* Task
Lines from the line with "0.07 | 0.06 | 1 |" to the line with "0.09 | 0.09 | 1 |" in the entries below, and only those, must be output exactly, with both ends included.

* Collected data
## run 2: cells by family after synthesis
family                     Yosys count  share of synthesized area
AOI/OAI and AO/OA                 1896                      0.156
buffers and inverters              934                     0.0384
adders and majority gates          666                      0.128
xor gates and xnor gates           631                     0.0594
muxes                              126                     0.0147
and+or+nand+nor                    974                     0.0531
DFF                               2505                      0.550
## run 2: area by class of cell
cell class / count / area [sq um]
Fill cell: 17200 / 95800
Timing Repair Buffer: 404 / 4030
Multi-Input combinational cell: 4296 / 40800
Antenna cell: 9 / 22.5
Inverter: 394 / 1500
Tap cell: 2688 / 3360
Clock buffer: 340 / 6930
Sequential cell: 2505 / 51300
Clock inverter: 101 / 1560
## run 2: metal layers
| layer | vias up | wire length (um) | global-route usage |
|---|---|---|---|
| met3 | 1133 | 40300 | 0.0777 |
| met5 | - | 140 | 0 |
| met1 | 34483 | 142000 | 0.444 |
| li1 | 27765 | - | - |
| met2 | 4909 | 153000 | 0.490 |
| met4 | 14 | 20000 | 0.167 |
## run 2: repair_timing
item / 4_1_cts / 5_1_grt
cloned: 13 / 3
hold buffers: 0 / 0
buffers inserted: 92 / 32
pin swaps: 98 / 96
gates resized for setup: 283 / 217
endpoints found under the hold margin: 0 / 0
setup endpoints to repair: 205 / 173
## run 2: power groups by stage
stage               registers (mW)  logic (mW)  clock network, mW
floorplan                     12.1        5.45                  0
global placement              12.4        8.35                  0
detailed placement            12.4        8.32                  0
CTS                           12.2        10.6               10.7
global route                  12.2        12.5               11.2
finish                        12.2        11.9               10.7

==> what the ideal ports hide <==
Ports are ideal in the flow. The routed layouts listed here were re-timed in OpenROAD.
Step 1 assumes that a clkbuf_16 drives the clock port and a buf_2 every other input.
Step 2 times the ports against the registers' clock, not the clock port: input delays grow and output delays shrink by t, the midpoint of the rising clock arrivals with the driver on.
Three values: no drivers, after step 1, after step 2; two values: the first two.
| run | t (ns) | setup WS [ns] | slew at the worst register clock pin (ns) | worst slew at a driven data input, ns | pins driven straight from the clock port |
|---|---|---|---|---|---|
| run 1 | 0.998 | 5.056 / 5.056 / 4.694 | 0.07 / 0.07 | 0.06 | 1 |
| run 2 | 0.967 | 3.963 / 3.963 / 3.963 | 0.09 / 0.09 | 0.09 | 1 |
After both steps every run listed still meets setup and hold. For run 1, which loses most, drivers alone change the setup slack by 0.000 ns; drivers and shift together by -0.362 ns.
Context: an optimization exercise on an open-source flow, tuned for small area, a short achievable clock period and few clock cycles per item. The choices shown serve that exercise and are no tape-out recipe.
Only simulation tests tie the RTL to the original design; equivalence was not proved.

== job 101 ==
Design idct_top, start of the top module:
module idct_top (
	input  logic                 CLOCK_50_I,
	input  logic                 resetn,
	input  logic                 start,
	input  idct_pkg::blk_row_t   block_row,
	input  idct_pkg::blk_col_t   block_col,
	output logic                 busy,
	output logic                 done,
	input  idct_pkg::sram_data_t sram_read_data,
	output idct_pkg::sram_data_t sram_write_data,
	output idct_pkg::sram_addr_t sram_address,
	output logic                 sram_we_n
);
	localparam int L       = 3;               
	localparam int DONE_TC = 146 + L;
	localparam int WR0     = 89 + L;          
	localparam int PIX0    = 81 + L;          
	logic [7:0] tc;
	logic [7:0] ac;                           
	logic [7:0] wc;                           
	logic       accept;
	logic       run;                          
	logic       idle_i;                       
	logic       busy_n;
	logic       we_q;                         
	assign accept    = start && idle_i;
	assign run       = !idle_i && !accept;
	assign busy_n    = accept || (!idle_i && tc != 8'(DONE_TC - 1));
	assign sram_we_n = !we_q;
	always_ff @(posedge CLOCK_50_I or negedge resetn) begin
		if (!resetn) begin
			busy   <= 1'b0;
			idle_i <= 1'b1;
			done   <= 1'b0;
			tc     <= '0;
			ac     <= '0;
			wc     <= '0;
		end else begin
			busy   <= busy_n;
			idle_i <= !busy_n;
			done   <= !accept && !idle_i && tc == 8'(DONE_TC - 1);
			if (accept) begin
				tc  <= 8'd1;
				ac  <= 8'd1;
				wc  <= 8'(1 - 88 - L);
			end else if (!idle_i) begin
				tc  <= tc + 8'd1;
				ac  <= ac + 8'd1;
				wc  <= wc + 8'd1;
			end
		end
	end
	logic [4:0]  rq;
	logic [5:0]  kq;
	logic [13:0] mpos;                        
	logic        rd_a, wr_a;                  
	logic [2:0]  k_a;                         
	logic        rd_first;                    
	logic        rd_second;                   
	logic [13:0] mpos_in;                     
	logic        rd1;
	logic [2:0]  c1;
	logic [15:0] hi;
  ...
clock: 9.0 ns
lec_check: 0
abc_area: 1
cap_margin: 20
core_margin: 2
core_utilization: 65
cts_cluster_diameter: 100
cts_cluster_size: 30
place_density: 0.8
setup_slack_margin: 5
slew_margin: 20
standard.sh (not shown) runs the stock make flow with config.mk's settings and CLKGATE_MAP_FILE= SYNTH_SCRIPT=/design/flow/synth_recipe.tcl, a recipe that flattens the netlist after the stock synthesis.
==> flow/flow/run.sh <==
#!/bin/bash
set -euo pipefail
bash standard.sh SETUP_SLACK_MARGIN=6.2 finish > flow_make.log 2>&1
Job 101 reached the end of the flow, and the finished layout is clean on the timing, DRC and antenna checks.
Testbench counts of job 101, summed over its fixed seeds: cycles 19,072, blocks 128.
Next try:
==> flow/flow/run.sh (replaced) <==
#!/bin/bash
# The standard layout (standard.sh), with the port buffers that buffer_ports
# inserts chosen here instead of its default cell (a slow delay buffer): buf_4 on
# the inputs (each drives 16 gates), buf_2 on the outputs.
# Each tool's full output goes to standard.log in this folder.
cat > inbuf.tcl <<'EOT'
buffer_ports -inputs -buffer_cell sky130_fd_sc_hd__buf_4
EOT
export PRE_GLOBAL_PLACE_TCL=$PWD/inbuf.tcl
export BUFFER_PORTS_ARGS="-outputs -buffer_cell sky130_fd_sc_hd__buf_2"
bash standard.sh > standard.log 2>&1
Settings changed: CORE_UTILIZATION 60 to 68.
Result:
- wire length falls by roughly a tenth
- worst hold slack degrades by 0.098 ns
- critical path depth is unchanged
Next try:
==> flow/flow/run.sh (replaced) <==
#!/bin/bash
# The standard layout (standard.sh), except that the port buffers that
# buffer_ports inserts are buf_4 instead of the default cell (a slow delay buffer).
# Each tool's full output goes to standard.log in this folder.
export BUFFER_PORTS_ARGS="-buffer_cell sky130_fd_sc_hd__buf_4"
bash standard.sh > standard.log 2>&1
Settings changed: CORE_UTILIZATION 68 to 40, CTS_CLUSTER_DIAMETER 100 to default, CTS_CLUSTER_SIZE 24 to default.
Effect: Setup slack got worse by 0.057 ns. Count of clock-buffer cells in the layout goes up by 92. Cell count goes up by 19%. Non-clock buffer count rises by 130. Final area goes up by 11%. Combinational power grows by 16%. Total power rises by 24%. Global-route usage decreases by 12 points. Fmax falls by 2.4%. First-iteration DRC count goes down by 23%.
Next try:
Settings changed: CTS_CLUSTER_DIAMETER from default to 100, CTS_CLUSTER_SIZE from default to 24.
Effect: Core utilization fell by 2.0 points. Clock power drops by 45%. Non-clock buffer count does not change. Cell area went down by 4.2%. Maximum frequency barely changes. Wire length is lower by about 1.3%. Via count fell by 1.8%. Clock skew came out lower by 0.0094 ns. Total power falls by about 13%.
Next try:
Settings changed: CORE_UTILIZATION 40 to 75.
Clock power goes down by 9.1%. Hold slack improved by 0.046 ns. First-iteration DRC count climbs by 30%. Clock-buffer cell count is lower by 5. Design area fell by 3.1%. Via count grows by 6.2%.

* Answer to the exercise
| run 1 | 0.998 | 5.056 / 5.056 / 4.694 | 0.07 / 0.07 | 0.06 | 1 |
| run 2 | 0.967 | 3.963 / 3.963 / 3.963 | 0.09 / 0.09 | 0.09 | 1 |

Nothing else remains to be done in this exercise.